We finally can reproduce it! 😃

What we do (step1):

  • We download version 7.2.1 of paket.Bootstrapper.exe
  • We rename paket.Bootstrapper.exe to paket.exe
  • We make sure that C:\Users\USERNAME\AppData\Local\Temp does not contain a paket folder.
  • If it´s there, we delete it.
  • We run paket.exe --version

Result of step1: All works fine and paket.exe returns to terminal.

Now we do the following instead (step2):

  • We download version 7.2.1 of paket.Bootstrapper.exe
  • We rename paket.Bootstrapper.exe to paket.exe
  • We make sure that C:\Users\USERNAME\AppData\Local\Temp does contain a paket folder, created by some previouspaket.exe call.
  • If it´s there, we do not delete it.
  • We run paket.exe --version

Result of step2: The problem occurs and paket.exe does not return to terminal.

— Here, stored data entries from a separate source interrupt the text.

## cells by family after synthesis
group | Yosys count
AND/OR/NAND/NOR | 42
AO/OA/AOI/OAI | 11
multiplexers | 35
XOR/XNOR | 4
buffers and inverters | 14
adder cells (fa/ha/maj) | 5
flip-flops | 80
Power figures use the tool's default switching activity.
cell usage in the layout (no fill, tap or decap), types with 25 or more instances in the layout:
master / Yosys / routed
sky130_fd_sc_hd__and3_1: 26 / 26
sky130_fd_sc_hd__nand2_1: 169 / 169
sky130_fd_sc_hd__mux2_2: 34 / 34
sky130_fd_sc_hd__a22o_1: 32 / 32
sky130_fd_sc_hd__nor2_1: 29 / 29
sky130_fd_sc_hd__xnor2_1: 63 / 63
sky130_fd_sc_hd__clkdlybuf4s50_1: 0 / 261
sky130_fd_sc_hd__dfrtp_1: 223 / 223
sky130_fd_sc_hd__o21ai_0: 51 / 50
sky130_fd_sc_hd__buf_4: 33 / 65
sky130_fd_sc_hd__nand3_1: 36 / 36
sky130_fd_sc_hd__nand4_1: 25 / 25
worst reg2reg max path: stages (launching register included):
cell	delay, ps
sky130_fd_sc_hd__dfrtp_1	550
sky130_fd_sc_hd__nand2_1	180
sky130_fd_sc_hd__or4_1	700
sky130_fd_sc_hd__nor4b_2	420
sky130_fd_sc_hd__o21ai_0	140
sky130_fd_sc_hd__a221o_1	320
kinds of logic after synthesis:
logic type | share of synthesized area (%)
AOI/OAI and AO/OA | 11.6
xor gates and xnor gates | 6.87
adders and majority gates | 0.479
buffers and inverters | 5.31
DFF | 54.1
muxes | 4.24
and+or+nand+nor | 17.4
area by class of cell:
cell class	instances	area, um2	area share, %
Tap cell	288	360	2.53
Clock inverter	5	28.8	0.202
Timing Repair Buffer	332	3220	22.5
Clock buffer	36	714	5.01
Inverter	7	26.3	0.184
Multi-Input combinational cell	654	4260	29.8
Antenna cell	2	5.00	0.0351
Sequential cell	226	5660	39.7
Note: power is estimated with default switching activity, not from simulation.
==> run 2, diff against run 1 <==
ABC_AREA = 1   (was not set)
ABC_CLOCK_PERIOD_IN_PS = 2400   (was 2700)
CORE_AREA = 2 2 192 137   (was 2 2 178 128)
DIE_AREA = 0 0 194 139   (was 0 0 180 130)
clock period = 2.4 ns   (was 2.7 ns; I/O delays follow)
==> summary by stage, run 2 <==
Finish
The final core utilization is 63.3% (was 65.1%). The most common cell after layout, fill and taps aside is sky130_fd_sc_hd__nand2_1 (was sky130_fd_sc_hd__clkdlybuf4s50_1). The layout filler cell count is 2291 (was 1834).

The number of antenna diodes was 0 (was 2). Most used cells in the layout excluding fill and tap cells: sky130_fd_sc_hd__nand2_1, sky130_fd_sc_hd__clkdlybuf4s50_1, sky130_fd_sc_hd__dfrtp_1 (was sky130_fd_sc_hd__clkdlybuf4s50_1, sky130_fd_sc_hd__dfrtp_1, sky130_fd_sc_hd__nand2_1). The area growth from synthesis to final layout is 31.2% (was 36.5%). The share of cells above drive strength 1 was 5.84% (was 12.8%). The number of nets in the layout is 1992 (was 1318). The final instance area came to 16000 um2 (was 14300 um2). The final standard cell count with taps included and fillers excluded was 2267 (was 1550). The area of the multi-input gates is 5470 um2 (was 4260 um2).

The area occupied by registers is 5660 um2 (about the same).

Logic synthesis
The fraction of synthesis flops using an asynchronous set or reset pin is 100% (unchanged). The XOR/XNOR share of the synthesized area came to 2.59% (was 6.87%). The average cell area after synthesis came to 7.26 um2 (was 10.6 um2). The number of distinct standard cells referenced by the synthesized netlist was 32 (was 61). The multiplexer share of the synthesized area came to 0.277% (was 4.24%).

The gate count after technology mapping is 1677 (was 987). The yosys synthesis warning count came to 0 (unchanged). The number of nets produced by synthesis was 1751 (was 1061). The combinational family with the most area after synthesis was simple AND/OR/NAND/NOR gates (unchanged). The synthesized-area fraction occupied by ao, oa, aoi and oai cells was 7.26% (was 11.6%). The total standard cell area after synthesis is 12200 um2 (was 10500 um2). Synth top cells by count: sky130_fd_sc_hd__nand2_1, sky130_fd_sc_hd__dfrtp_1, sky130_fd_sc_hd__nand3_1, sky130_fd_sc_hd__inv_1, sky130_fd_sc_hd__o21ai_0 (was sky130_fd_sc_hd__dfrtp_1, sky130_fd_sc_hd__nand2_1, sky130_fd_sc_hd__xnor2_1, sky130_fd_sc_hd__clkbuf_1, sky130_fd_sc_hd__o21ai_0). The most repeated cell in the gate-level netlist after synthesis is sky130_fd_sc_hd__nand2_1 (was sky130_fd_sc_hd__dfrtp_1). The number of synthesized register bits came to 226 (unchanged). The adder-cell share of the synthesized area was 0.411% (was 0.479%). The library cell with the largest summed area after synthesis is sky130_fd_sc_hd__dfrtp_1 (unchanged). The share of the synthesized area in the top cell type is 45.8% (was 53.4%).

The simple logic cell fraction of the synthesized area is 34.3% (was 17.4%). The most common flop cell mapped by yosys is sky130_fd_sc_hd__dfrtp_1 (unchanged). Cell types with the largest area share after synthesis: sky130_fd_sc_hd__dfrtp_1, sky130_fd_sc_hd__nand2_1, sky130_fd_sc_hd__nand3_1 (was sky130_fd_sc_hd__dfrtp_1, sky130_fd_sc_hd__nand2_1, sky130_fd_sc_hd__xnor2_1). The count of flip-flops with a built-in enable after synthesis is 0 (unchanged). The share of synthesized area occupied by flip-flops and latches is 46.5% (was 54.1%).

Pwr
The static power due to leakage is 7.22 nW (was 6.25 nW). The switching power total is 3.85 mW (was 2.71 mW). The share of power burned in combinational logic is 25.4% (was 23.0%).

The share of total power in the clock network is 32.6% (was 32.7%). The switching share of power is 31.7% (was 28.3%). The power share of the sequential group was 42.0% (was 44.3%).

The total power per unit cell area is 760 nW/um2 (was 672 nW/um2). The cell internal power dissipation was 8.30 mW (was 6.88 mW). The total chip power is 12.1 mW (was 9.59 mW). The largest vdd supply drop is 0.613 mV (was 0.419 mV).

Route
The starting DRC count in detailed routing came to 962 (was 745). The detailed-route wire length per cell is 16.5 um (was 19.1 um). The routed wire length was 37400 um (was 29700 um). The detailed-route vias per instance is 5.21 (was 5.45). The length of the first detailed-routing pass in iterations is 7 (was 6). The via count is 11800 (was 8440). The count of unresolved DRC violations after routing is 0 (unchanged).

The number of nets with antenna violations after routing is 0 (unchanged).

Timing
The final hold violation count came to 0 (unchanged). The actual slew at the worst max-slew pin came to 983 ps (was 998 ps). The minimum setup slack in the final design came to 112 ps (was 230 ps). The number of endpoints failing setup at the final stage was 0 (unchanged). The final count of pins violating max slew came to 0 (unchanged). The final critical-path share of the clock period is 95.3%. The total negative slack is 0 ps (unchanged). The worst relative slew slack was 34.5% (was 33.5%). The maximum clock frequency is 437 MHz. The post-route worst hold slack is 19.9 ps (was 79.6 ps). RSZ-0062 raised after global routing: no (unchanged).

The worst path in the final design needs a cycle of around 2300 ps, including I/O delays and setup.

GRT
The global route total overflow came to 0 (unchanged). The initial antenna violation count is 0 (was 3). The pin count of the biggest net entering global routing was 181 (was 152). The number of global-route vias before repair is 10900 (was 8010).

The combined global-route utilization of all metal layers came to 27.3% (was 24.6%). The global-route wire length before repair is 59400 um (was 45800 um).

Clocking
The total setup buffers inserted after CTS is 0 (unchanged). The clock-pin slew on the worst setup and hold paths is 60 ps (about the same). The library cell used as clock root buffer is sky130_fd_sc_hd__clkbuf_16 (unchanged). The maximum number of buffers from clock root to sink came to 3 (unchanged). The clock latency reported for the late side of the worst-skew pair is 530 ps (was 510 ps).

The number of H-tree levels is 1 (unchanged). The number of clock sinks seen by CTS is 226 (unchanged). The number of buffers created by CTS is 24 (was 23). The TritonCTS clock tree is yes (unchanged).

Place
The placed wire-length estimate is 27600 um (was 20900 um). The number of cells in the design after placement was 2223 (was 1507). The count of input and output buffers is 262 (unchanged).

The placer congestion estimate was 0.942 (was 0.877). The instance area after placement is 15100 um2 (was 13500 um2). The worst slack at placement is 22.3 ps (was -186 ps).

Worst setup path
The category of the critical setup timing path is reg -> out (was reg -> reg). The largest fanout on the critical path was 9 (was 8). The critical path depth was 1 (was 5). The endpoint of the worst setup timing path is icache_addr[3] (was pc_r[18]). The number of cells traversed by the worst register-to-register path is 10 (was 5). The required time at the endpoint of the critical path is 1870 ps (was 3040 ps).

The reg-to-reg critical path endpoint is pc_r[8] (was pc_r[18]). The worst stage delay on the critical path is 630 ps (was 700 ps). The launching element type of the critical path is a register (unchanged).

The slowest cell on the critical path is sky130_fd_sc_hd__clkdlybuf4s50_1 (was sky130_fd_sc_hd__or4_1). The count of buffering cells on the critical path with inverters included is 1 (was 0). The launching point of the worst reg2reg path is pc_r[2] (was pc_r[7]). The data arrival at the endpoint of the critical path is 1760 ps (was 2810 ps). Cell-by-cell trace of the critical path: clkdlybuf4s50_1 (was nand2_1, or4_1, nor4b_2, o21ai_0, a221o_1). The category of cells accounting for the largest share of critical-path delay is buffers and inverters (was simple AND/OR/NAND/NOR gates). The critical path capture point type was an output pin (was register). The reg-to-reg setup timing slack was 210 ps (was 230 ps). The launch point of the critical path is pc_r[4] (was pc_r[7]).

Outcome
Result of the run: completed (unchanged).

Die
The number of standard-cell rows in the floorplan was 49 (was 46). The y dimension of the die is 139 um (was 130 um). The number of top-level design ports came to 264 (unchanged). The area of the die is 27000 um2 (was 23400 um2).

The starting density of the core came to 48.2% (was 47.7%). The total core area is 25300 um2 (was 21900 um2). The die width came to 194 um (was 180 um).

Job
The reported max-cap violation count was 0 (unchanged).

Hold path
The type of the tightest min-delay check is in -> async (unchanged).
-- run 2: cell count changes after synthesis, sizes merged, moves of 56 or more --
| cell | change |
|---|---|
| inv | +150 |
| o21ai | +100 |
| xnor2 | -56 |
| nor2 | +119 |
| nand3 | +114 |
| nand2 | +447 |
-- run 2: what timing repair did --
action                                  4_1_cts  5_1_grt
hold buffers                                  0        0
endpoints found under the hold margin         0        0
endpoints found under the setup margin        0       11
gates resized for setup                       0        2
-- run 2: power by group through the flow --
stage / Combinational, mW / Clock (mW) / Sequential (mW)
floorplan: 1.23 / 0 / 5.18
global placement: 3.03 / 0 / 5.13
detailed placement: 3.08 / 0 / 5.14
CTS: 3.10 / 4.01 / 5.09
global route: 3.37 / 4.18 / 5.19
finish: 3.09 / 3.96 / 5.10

Used environment is a Windows 11 machine (details see in the opening post).

What we can say for sure:

  • It´s not VirusScan-related. We´ve tested all of this with and without any active VirusScan software. In the Paket Magic Mode documentation is a part about that. And we analyzed it. We can say for sure: This problem is definitely not VirusScan-related.
  • The downloaded "real" 10 MB paket_HASH.exe (in the temp folder, downloaded by the bootstrapper) always successfully finishes its job. It´s just the bootstrapper, not returning, after that.
  • We can reproduce the above as often as we want and it always behaves that way. We tested it on 8-9 different Windows 11 machines. The result was always the same.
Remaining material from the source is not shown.